Mohon tunggu...
Ummu Fatimah
Ummu Fatimah Mohon Tunggu... Mahasiswa - Do the best

Speak your idea for the better future

Selanjutnya

Tutup

Ilmu Sosbud

Masifnya Korupsi di Negeri Tersekulerisasi

11 Januari 2025   22:29 Diperbarui: 11 Januari 2025   22:29 15
+
Laporkan Konten
Laporkan Akun
Kompasiana adalah platform blog. Konten ini menjadi tanggung jawab bloger dan tidak mewakili pandangan redaksi Kompas.
Lihat foto
Ilmu Sosbud dan Agama. Sumber ilustrasi: PEXELS

 

            Masyarakat Indonesia akhir tahun 2024 di hebohkan dengan putusan pengadilan atas korupsi tambang timah yang merugikan negara senilai 271 T. Pengadilan memutuskan terdakwa dikenai hukuman 6,5 tahun penjara dan denda 1 Milyiar rupiah (CNBC.Indonesia 23/12). Hukuman yang diberikan dinilai sangat tidak sesuai dengan kerugian yang dialami oleh negara. Pasalnya, jika dibandingkan dengan kasus lain seperti kasus nenek Asyani yang didakwa mencuri tujuh batang kayu jati, akan terlihat ketimpangan yang nyata. Nenek Asyani saat itu putuskan oleh pengadilan dikenai hukuman bui selama 7 tahun, waktu yang lebih lama dibandingkan korupsi Timah senilai trillyunan rupiah (Kumparan.com, 2/1). Fakta ini menambah deret buram penuntasan korupsi di Indonesia. Hukuman yang diberikan dinilai tidak mampu menjerakan bahkan masyarakat banyak membuat parodi "mending korupsi, asal mapan dan kaya".

Jerat Hukum Sekuler 

            Faktanya permainan sanksi terdakwa korupsi ataupun tindak kejahatan lain sering dipertontonkan dimuka publik. Masyarakat sudah tidak kaget dengan narasi hukum bisa dimanipulasi sesuai kepentingan sana sini. Hakikatnya, hukum merupakan alat untuk mengedukasi masyarakat agar tidak melakukan tindak kejahatan ataupun penyimpangan. Hukum dengan sifat tegas dan mengikat harus mampu memberikan dampak "menjerakan" dan "menakuti" orang orang yang sudah melakukan ataupun belum melakukan tindak kejahatan, termasuk korupsi di dalamnya.

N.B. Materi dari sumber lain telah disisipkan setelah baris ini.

==> run Y <==
// lab1
module lab1 #
(
	parameter WIDTHIN = 16,		 
	parameter WIDTHOUT = 32,	 
	parameter [WIDTHIN-1:0] A0 = 16'b01_00000000000000,  
	parameter [WIDTHIN-1:0] A1 = 16'b01_00000000000000,  
	parameter [WIDTHIN-1:0] A2 = 16'b00_10000000000000,  
	parameter [WIDTHIN-1:0] A3 = 16'b00_00101010101010,  
	parameter [WIDTHIN-1:0] A4 = 16'b00_00001010101010,  
	parameter [WIDTHIN-1:0] A5 = 16'b00_00000010001000   
)
(
	input clk,
	input reset,	
	input i_valid,
	input i_ready,
	output o_valid,
	output o_ready,
	input [WIDTHIN-1:0] i_x,
	output [WIDTHOUT-1:0] o_y
);
logic [WIDTHIN-1:0] x;	 
logic [WIDTHOUT-1:0] y_Q;	 
logic valid_Q1;		 
logic valid_Q2;		 
logic valid_Q3;
logic valid_Q4;
logic valid_Q5;
logic valid_Q6;
logic valid_Q7;
logic [WIDTHOUT-1:0] ans;	
logic enable;
logic [WIDTHOUT-1:0] m0_out;  
logic [31:0] m0_res; 
logic [WIDTHOUT-1:0] a0_out;  
logic [WIDTHOUT-1:0] m1_out;  
logic [47:0] m1_res;
logic [WIDTHOUT-1:0] a1_out;  
logic [WIDTHOUT-1:0] m2_out;  
logic [47:0] m2_res; 
logic [WIDTHOUT-1:0] a2_out;  
logic [WIDTHOUT-1:0] m3_out;  
logic [47:0] m3_res;
logic [WIDTHOUT-1:0] a3_out;  
logic [WIDTHOUT-1:0] m4_out;  
logic [47:0] m4_res;
logic [WIDTHOUT-1:0] a4_out;  
logic [WIDTHOUT-1:0] y_D;
logic [15:0] A5_reg;
logic [31:0] A4_reg;
logic [31:0] A3_reg;
logic [31:0] A2_reg;
logic [31:0] A1_reg;
logic [31:0] A0_reg;
logic [WIDTHIN-1:0] x1;
logic [WIDTHIN-1:0] x2;
logic [WIDTHIN-1:0] x3;
logic [WIDTHIN-1:0] x4;
logic [WIDTHOUT-1:0] F1;
logic [WIDTHOUT-1:0] F2;
logic [WIDTHOUT-1:0] F3;
logic [WIDTHOUT-1:0] F4;
always_comb begin
		m0_res = A5_reg * x;
		m0_out = {3'b000, m0_res [31:3]};
		a0_out = m0_out + A4_reg;
		m1_res = F4 * x4;
		m1_out = m1_res[45:14];
		a1_out = m1_out + A3_reg;
		m2_res = F3 * x3;
		m2_out = m2_res[45:14];
		a2_out = m2_out + A2_reg;
		m3_res = F2 * x2;
  ...
export LEC_CHECK = 0
export CAP_MARGIN = 5
export CORE_MARGIN = 2
export CORE_UTILIZATION = 72
export CTS_CLUSTER_SIZE = 15
export SETUP_SLACK_MARGIN = 0.94
export SLEW_MARGIN = 20
export TNS_END_PERCENT = 95
create_clock -name core_clock -period 7.11 [get_ports {clk}]
run.sh (not shown) runs the stock make flow with config.mk's settings and CLKGATE_MAP_FILE=.
==> run X (differences from run Y) <==
==> flow/config.mk (replaced) <==
export PLATFORM = sky130hd
export DESIGN_NAME = lab1
export DESIGN_NICKNAME = lab1
export VERILOG_FILES = /design/flow/design.v
export SDC_FILE = /design/flow/constraint.sdc
export NUM_CORES = 4
export LEC_CHECK = 0
export CAP_MARGIN = 20
export CORE_MARGIN = 2
export CORE_UTILIZATION = 53
export SLEW_MARGIN = 20
==> flow/constraint.sdc (replaced) <==
create_clock -name core_clock -period 7.83 [get_ports {clk}]
set_input_delay 1.5660 -clock core_clock [delete_from_list [all_inputs] [get_ports {clk}]]
set_output_delay 1.5660 -clock core_clock [all_outputs]
set_load 0.01 [all_outputs]
==> run G (differences from run Y) <==
==> flow/config.mk (replaced) <==
export PLATFORM = sky130hd
export DESIGN_NAME = lab1
export DESIGN_NICKNAME = lab1
export VERILOG_FILES = /design/flow/design.v
export SDC_FILE = /design/flow/constraint.sdc
export NUM_CORES = 4
export LEC_CHECK = 0
export CAP_MARGIN = 10
export CORE_MARGIN = 2
export CORE_UTILIZATION = 72
export CTS_CLUSTER_SIZE = 37
export SETUP_SLACK_MARGIN = 1.13
export SLEW_MARGIN = 20
==> flow/constraint.sdc (replaced) <==
create_clock -name core_clock -period 6.45 [get_ports {clk}]
set_input_delay 1.2900 -clock core_clock [delete_from_list [all_inputs] [get_ports {clk}]]
set_output_delay 1.2900 -clock core_clock [all_outputs]
set_load 0.01 [all_outputs]
==> run C (differences from run Y) <==
==> flow/config.mk (replaced) <==
export PLATFORM = sky130hd
export DESIGN_NAME = lab1
export DESIGN_NICKNAME = lab1
export VERILOG_FILES = /design/flow/design.v
export SDC_FILE = /design/flow/constraint.sdc
export NUM_CORES = 4
export LEC_CHECK = 0
export CAP_MARGIN = 20
export CELL_PAD_IN_SITES_DETAIL_PLACEMENT = 0
export CELL_PAD_IN_SITES_GLOBAL_PLACEMENT = 0
export CORE_MARGIN = 9
export CORE_UTILIZATION = 50
export CTS_CLUSTER_SIZE = 77
export GPL_ROUTABILITY_DRIVEN = 1
export GPL_TIMING_DRIVEN = 0
export MAX_ROUTING_LAYER = met5
export MIN_ROUTING_LAYER = met2
export PLACE_DENSITY = 0.48
export SLEW_MARGIN = 20
==> flow/constraint.sdc (replaced) <==
create_clock -name core_clock -period 7.94 [get_ports {clk}]
set_input_delay 1.5880 -clock core_clock [delete_from_list [all_inputs] [get_ports {clk}]]
set_output_delay 1.5880 -clock core_clock [all_outputs]
set_load 0.01 [all_outputs]
==> results <==
quantity                                                    run G        run C            run Y        run X
Share of the clock period used by the worst path           115.3%       98.08%           101.3%       96.62%
Most used routing layer in global routing                    met2         met3             met2         met2
Number of gates resized after cts                             389          238              245            0
Outcome                                           failed layout checks  no timing/DRC/antenna violations  failed layout checks  no timing/DRC/antenna violations
Violated checks                                      setup timing            -     setup timing            -
Origin of the worst setup path                             F4[11]       x4[11]           F1[19]        F1[5]
Number of warnings in the stage logs                           40           37               43           37
Floorplan die area                                     91,540 um2  141,600 um2       91,540 um2  123,900 um2
Start point of the worst hold path                           x[2]       x3[10]         valid_Q6         x[3]
Worst-skew pair later-pin latency                         0.62 ns      0.68 ns          0.65 ns      0.61 ns
Cell area reported after detailed placement            73,130 um2   66,890 um2       68,940 um2   67,900 um2
Area of all placed cells without fillers               78,820 um2   70,530 um2       75,540 um2   70,220 um2
# rows                                                        109          131              109          127
==> inputs of run R <==
==> flow/design.v <==
module video_sync_generator(reset,
                            vga_clk,
                            blank_n,
                            HS,
                            VS);
input reset;
input vga_clk;
output reg blank_n;
output reg HS;
output reg VS;
parameter hori_line  = 800;                           
parameter hori_back  = 144;
parameter hori_front = 16;
parameter vert_line  = 525;
parameter vert_back  = 34;
parameter vert_front = 11;
parameter H_sync_cycle = 96;
parameter V_sync_cycle = 2;
reg [10:0] h_cnt;
reg [9:0]  v_cnt;
wire cHD,cVD,cDEN,hori_valid,vert_valid;
always@(posedge vga_clk,posedge reset)
begin
  if (reset)
  begin
     h_cnt<=11'd0;
     v_cnt<=10'd0;
  end
    else
    begin
      if (h_cnt==hori_line-1)
      begin 
         h_cnt<=11'd0;
         if (v_cnt==vert_line-1)
            v_cnt<=10'd0;
         else
            v_cnt<=v_cnt+1;
      end
      else
         h_cnt<=h_cnt+1;
    end
end
assign cHD = (h_cnt<H_sync_cycle)?1'b0:1'b1;
assign cVD = (v_cnt<V_sync_cycle)?1'b0:1'b1;
assign hori_valid = (h_cnt<(hori_line-hori_front)&& h_cnt>=hori_back)?1'b1:1'b0;
assign vert_valid = (v_cnt<(vert_line-vert_front)&& v_cnt>=vert_back)?1'b1:1'b0;
assign cDEN = hori_valid && vert_valid;
always@(posedge vga_clk)
begin
  HS<=cHD;
  VS<=cVD;
  blank_n<=cDEN;
end
endmodule
module mem_saida_seq(
    input [18:0] endereco,
    output [23:0] data_out);
wire [9:0] px = endereco % 19'd640;
wire [8:0] py = endereco / 19'd640;
wire faixa = ((py / 9'd10) % 2'd2) == 1'b1;  
reg [2:0] pixel;
always @(*) begin
    if (px < 10'd120 || px >= 10'd520)
        pixel = 3'b011;                        
    else if (px < 10'd128 || px >= 10'd512)
        pixel = faixa ? 3'b100 : 3'b111;       
    else if (px == 10'd223 || px == 10'd319 || px == 10'd414)
        pixel = 3'b111;                        
    else
        pixel = 3'b000;                        
end
assign data_out[23:16] = {8{pixel[2]}};  
assign data_out[15:8]  = {8{pixel[1]}};  
assign data_out[7:0]   = {8{pixel[0]}};  
endmodule
module draw_dynamic_cars(
input clk,
    input [18:0] addr,         
    input [23:0] bgr_data_in,
    input [5:0] CAR_WIDTH,
    input [5:0] CAR_HEIGHT,
    input [10:0] SCREEN_WIDTH,
    input [9:0] SCREEN_HEIGHT,
    input [9:0] car_user_x,
    input [8:0] CAR_USER_Y,            
    input [9:0] car2_x,               
    input [9:0] car2_y,               
    input [9:0] car3_x,               
    input [9:0] car3_y,
    input SHOW_CARS,
    output reg [23:0] bgr_data_out           
);
    wire [9:0] pixel_x = addr % SCREEN_WIDTH;
    wire [8:0] pixel_y = addr / SCREEN_WIDTH;
    always @(posedge clk) begin
		if (SHOW_CARS) begin
        	if (pixel_x >= car_user_x && pixel_x < car_user_x + CAR_WIDTH &&
            	    pixel_y >= CAR_USER_Y && pixel_y < CAR_USER_Y + CAR_HEIGHT) begin
			if (pixel_y <= (CAR_USER_Y + 1) && ((pixel_x <= (car_user_x + 4) &&
			    pixel_x >= (car_user_x + 3)) || (pixel_x <= (car_user_x + 19) && pixel_x >= (car_user_x + 18))))
				bgr_data_out = 24'hFFFFFF;
			else if ((pixel_y <= CAR_USER_Y + 10) && (pixel_y >= CAR_USER_Y + 7) && 
				(pixel_x <= car_user_x + 17) && (pixel_x >= car_user_x + 5))
				bgr_data_out = 24'hFFFFFF;
			else if ((pixel_y <= CAR_USER_Y + 29) && (pixel_y >= CAR_USER_Y + 27) && 
				(pixel_x <= car_user_x + 16) && (pixel_x >= car_user_x + 6))
				bgr_data_out = 24'hFFFFFF;
			else if (pixel_x == car_user_x + 2 || pixel_x == car_user_x + 3 ||
				 pixel_x == car_user_x + 19 || pixel_x == car_user_x + 20) begin
				if ((pixel_x == car_user_x + 2 || pixel_x == car_user_x + 20) && ((pixel_y <= CAR_USER_Y + 23)&&
				(pixel_y >= CAR_USER_Y + 13)))
				bgr_data_out = 24'hFFFFFF;
				else if ((pixel_x == car_user_x + 3 || pixel_x == car_user_x + 19) && ((pixel_y <= CAR_USER_Y + 24)&&
				(pixel_y >= CAR_USER_Y + 12)))
				bgr_data_out = 24'hFFFFFF;
				else bgr_data_out = 24'h007BFF;
			end
			else if (((pixel_y <= CAR_USER_Y + 6) && (pixel_y >= CAR_USER_Y + 3)) || 
				((pixel_y <= CAR_USER_Y + 32) && (pixel_y >= CAR_USER_Y + 29))) begin
				if (pixel_x == car_user_x || pixel_x == (car_user_x + CAR_WIDTH - 1)) 
					bgr_data_out = 24'h555555;
				else bgr_data_out = 24'h007BFF;
			end
			else if (((pixel_y == CAR_USER_Y) || (pixel_y == (CAR_USER_Y + CAR_HEIGHT - 1))) &&
    			   ((pixel_x == car_user_x) || (pixel_x == (car_user_x + CAR_WIDTH - 1)))) begin
    				bgr_data_out = 24'h000000;
			end
			else bgr_data_out = 24'h007BFF;
        	end
		else if ((pixel_y == CAR_USER_Y + 8) && (pixel_x == (car_user_x - 1) || pixel_x == (car_user_x + CAR_WIDTH))) 
			bgr_data_out = 24'h007BFF;
        	else if (pixel_x >= car2_x && pixel_x < car2_x + CAR_WIDTH &&
                	pixel_y >= car2_y && pixel_y < car2_y + CAR_HEIGHT && car2_y > 0) begin
			begin
				if (pixel_y <= (car2_y + 1) && ((pixel_x <= (car2_x + 4) &&
			    	    pixel_x >= (car2_x + 3)) || (pixel_x <= (car2_x + 19) && pixel_x >= (car2_x + 18))))
					bgr_data_out = 24'hFFFFFF;
				else if ((pixel_y <= car2_y + 10) && (pixel_y >= car2_y + 7) && 
				        (pixel_x <= car2_x + 17) && (pixel_x >= car2_x + 5))
					bgr_data_out = 24'hFFFFFF;
				else if ((pixel_y <= car2_y + 29) && (pixel_y >= car2_y + 27) && 
				        (pixel_x <= car2_x + 16) && (pixel_x >= car2_x + 6))
					bgr_data_out = 24'hFFFFFF;
				else if (pixel_x == car2_x + 2 || pixel_x == car2_x + 3 ||
				 	pixel_x == car2_x + 19 || pixel_x == car2_x + 20) begin
					if ((pixel_x == car2_x + 2 || pixel_x == car2_x + 20) && ((pixel_y <= car2_y + 23)&&
				   	   (pixel_y >= car2_y + 13)))
						bgr_data_out = 24'hFFFFFF;
					else if ((pixel_x == car2_x + 3 || pixel_x == car2_x + 19) && ((pixel_y <= car2_y + 24)&&
				        	(pixel_y >= car2_y + 12)))
						bgr_data_out = 24'hFFFFFF;
					else bgr_data_out = 24'hFF4500;
				end
				else if (((pixel_y <= car2_y + 6) && (pixel_y >= car2_y + 3)) || 
					((pixel_y <= car2_y + 32) && (pixel_y >= car2_y + 29))) begin
					if (pixel_x == car2_x || pixel_x == (car2_x + CAR_WIDTH - 1)) 
						bgr_data_out = 24'h555555;
					else bgr_data_out = 24'hFF4500;
				end
				else if (((pixel_y == car2_y) || (pixel_y == (car2_y + CAR_HEIGHT - 1))) &&
    			   		((pixel_x == car2_x) || (pixel_x == (car2_x + CAR_WIDTH - 1)))) begin
    					bgr_data_out = 24'h000000;
				end
				else bgr_data_out = 24'hFF4500;
			end
        	end
		else if ((pixel_y == car2_y + 8) && (pixel_x == (car2_x - 1) || pixel_x == (car2_x + CAR_WIDTH))) 
			bgr_data_out = 24'hFF4500;
        	else if (pixel_x >= car3_x && pixel_x < car3_x + CAR_WIDTH &&
                	pixel_y >= car3_y && pixel_y < car3_y + CAR_HEIGHT) begin
			if (pixel_y <= (car3_y + 1) && ((pixel_x <= (car3_x + 4) &&
			   pixel_x >= (car3_x + 3)) || (pixel_x <= (car3_x + 19) && pixel_x >= (car3_x + 18))))
				bgr_data_out = 24'hFFFFFF;
			else if ((pixel_y <= car3_y + 10) && (pixel_y >= car3_y + 7) && 
				(pixel_x <= car3_x + 17) && (pixel_x >= car3_x + 5))
				bgr_data_out = 24'hFFFFFF;
			else if ((pixel_y <= car3_y + 29) && (pixel_y >= car3_y + 27) && 
				(pixel_x <= car3_x + 16) && (pixel_x >= car3_x + 6))
				bgr_data_out = 24'hFFFFFF;
			else if (pixel_x == car3_x + 2 || pixel_x == car3_x + 3 ||
				 pixel_x == car3_x + 19 || pixel_x == car3_x + 20) begin
				if ((pixel_x == car3_x + 2 || pixel_x == car3_x + 20) && ((pixel_y <= car3_y + 23)&&
				  (pixel_y >= car3_y + 13)))
					bgr_data_out = 24'hFFFFFF;
				else if ((pixel_x == car3_x + 3 || pixel_x == car3_x + 19) && ((pixel_y <= car3_y + 24)&&
				        (pixel_y >= car3_y + 12)))
					bgr_data_out = 24'hFFFFFF;
				else bgr_data_out = 24'hFF4500;
			end
			else if (((pixel_y <= car3_y + 6) && (pixel_y >= car3_y + 3)) || 
				((pixel_y <= car3_y + 32) && (pixel_y >= car3_y + 29))) begin
				if (pixel_x == car3_x || pixel_x == (car3_x + CAR_WIDTH - 1)) 
					bgr_data_out = 24'h555555;
				else bgr_data_out = 24'hFF4500;
			end
			else if (((pixel_y == car3_y) || (pixel_y == (car3_y + CAR_HEIGHT - 1))) &&
    			   	((pixel_x == car3_x) || (pixel_x == (car3_x + CAR_WIDTH - 1)))) begin
    				bgr_data_out = 24'h000000;
			end
			else bgr_data_out = 24'hFF4500;
        	end
		else if ((pixel_y == car3_y + 8) && (pixel_x == (car3_x - 1) || pixel_x == (car3_x + CAR_WIDTH))) 
			bgr_data_out = 24'hFF4500;
		else bgr_data_out = bgr_data_in;
		end
		else bgr_data_out = bgr_data_in;
    end
endmodule
module enduro_video(iRST_n,
                    iVGA_CLK,
                    show_cars,
                    car_user_x,
                    car2_x,
                    car2_y,
                    car3_x,
                    car3_y,
                    oBLANK_n,
                    oHS,
                    oVS,
                    b_data,
                    g_data,
                    r_data);
input iRST_n;
input iVGA_CLK;
input show_cars;
input [9:0] car_user_x;
input [9:0] car2_x;
input [9:0] car2_y;
input [9:0] car3_x;
input [9:0] car3_y;
output reg oBLANK_n;
output reg oHS;
output reg oVS;
output [7:0] b_data;
output [7:0] g_data;
output [7:0] r_data;
wire rst;
reg [18:0] ADDR;
wire [9:0] SCREEN_HEIGHT;
wire [10:0] SCREEN_WIDTH;
wire [5:0] CAR_WIDTH, CAR_HEIGHT;
wire [8:0] CAR_USER_Y;
wire [23:0] BGR_data_out;
assign SCREEN_HEIGHT = 10'd480;
assign SCREEN_WIDTH = 11'd640;
assign CAR_WIDTH = 6'd23;
assign CAR_HEIGHT = 6'd36;
assign CAR_USER_Y = SCREEN_HEIGHT - CAR_HEIGHT;
wire [23:0] bgr_data_raw;
wire cBLANK_n,cHS,cVS;
assign rst = ~iRST_n;
video_sync_generator LTM_ins (.vga_clk(iVGA_CLK),
                              .reset(rst),
                              .blank_n(cBLANK_n),
                              .HS(cHS),
                              .VS(cVS));
always@(posedge iVGA_CLK, negedge iRST_n)
begin
  if (!iRST_n)
     ADDR<=19'd0;
  else if (cHS==1'b0 && cVS==1'b0)
     ADDR<=19'd0;
  else if (cBLANK_n==1'b1)
     ADDR<=ADDR+1;
end
    draw_dynamic_cars draw_cars(
			.clk(iVGA_CLK),
        .addr(ADDR),
        .bgr_data_in(bgr_data_raw),
        .bgr_data_out(BGR_data_out),
			.SHOW_CARS(show_cars),
        .CAR_WIDTH(CAR_WIDTH),
        .CAR_HEIGHT(CAR_HEIGHT),
        .SCREEN_WIDTH(SCREEN_WIDTH),
        .SCREEN_HEIGHT(SCREEN_HEIGHT),
			.CAR_USER_Y(CAR_USER_Y),
        .car_user_x(car_user_x),
        .car2_x(car2_x),
        .car2_y(car2_y),
        .car3_x(car3_x),
        .car3_y(car3_y)
    );
mem_saida_seq memu0 (
    .endereco(ADDR),
	.data_out(bgr_data_raw)
);
assign b_data = BGR_data_out[7:0];
assign g_data = BGR_data_out[15:8];
assign r_data = BGR_data_out[23:16];
always@(posedge iVGA_CLK)
begin
  oHS<=cHS;
  oVS<=cVS;
  oBLANK_n<=cBLANK_n;
end
endmodule
==> flow/run.sh <==
#!/bin/bash
# the make line also repeats each setting of config.mk as NAME=value (left out here)
make -C /OpenROAD-flow-scripts/flow DESIGN_CONFIG=/design/flow/config.mk WORK_HOME=/design/flow/orfs CLKGATE_MAP_FILE= finish
==> flow/config.mk <==
export PLATFORM = sky130hd
export DESIGN_NAME = enduro_video
export DESIGN_NICKNAME = enduro_video
export VERILOG_FILES = /design/flow/design.v
export SDC_FILE = /design/flow/constraint.sdc
export NUM_CORES = 4
export LEC_CHECK = 0
export CAP_MARGIN = 20
export CORE_MARGIN = 2
export CORE_UTILIZATION = 72
export CTS_CLUSTER_DIAMETER = 233
export HOLD_SLACK_MARGIN = -0.08
export PLACE_DENSITY = 0.37
export SETUP_SLACK_MARGIN = 1.72
export SLEW_MARGIN = 20
==> flow/constraint.sdc <==
create_clock -name core_clock -period 7.16 [get_ports {iVGA_CLK}]
set_input_delay 1.4320 -clock core_clock [delete_from_list [all_inputs] [get_ports {iVGA_CLK}]]
set_output_delay 1.4320 -clock core_clock [all_outputs]
set_load 0.01 [all_outputs]
==> inputs of run B, as changes to run R <==
- CORE_UTILIZATION: 72 -> 49
- CTS_CLUSTER_DIAMETER: 233 -> not set
- HOLD_SLACK_MARGIN: -0.08 -> not set
- PLACE_DENSITY: 0.37 -> not set
- SETUP_SLACK_MARGIN: 1.72 -> not set
==> flow/constraint.sdc (replaced) <==
create_clock -name core_clock -period 8.67 [get_ports {iVGA_CLK}]
set_input_delay 1.7340 -clock core_clock [delete_from_list [all_inputs] [get_ports {iVGA_CLK}]]
set_output_delay 1.7340 -clock core_clock [all_outputs]
set_load 0.01 [all_outputs]
==> inputs of run M, as changes to run R <==
- CORE_ASPECT_RATIO: not set -> 0.88
- CTS_CLUSTER_DIAMETER: 233 -> not set
- CTS_CLUSTER_SIZE: not set -> 14
- PLACE_DENSITY: 0.37 -> not set
- PLACE_DENSITY_LB_ADDON: not set -> 0.24
- SETUP_SLACK_MARGIN: 1.72 -> not set
- SLEW_MARGIN: 20 -> 0
==> flow/constraint.sdc (replaced) <==
create_clock -name core_clock -period 5.9 [get_ports {iVGA_CLK}]
set_input_delay 1.1800 -clock core_clock [delete_from_list [all_inputs] [get_ports {iVGA_CLK}]]
set_output_delay 1.1800 -clock core_clock [all_outputs]
set_load 0.01 [all_outputs]
==> comparison <==
Run M died in global routing (5_1_grt) (GRT-0232). Run R produced a clean layout. Run B finished with timing, DRC and antenna clean. Power: run R is larger than run B (25%). Between run B and run R, the lower register-to-register slack is in run R (gap 0.04 ns). Between run B and run R, the lower sequential share of layout area is in run R (gap 0.23 points). Between run R and run B, the lower worst hold slack is in run B (gap 0.0054 ns). In count of clock-buffer cells in the layout, run R and run B do not differ. Of run R and run B, run B has the higher final cell count (gap 2.3%, measured against run B). Between run R and run B, the lower fmax is in run B (gap 23%, measured against run B).
No activity file was given, so power comes from the tool's default toggle rates.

            Namun, kenyataan mengapa hukum hari ini mudah untuk dimanipulasi, berkaitan erat dengan paradigma sekuler yang telah mengakar pada sistem peradilan khas negara Kapitalisme sekuler. Sekulerisme sebagai paham yang memisahkan agama dari kehidupan termasuk dalam aspek hukum, menghasilkan konsekuensi bahwa setiap pihak boleh menentukan standart hukumnya masing masing. Hal ini, mengakibatkan ukuran hukuman yang diperoleh terdakwa tidak jelas sebab tidak memiliki parameter apapun. Sehingga hukuman yang diberikan bisa disesuiakan dengan kepentingan dan kebutuhan. Paradigma ini juga mendorong terbentuknya pasal pasal karet pada undang undang.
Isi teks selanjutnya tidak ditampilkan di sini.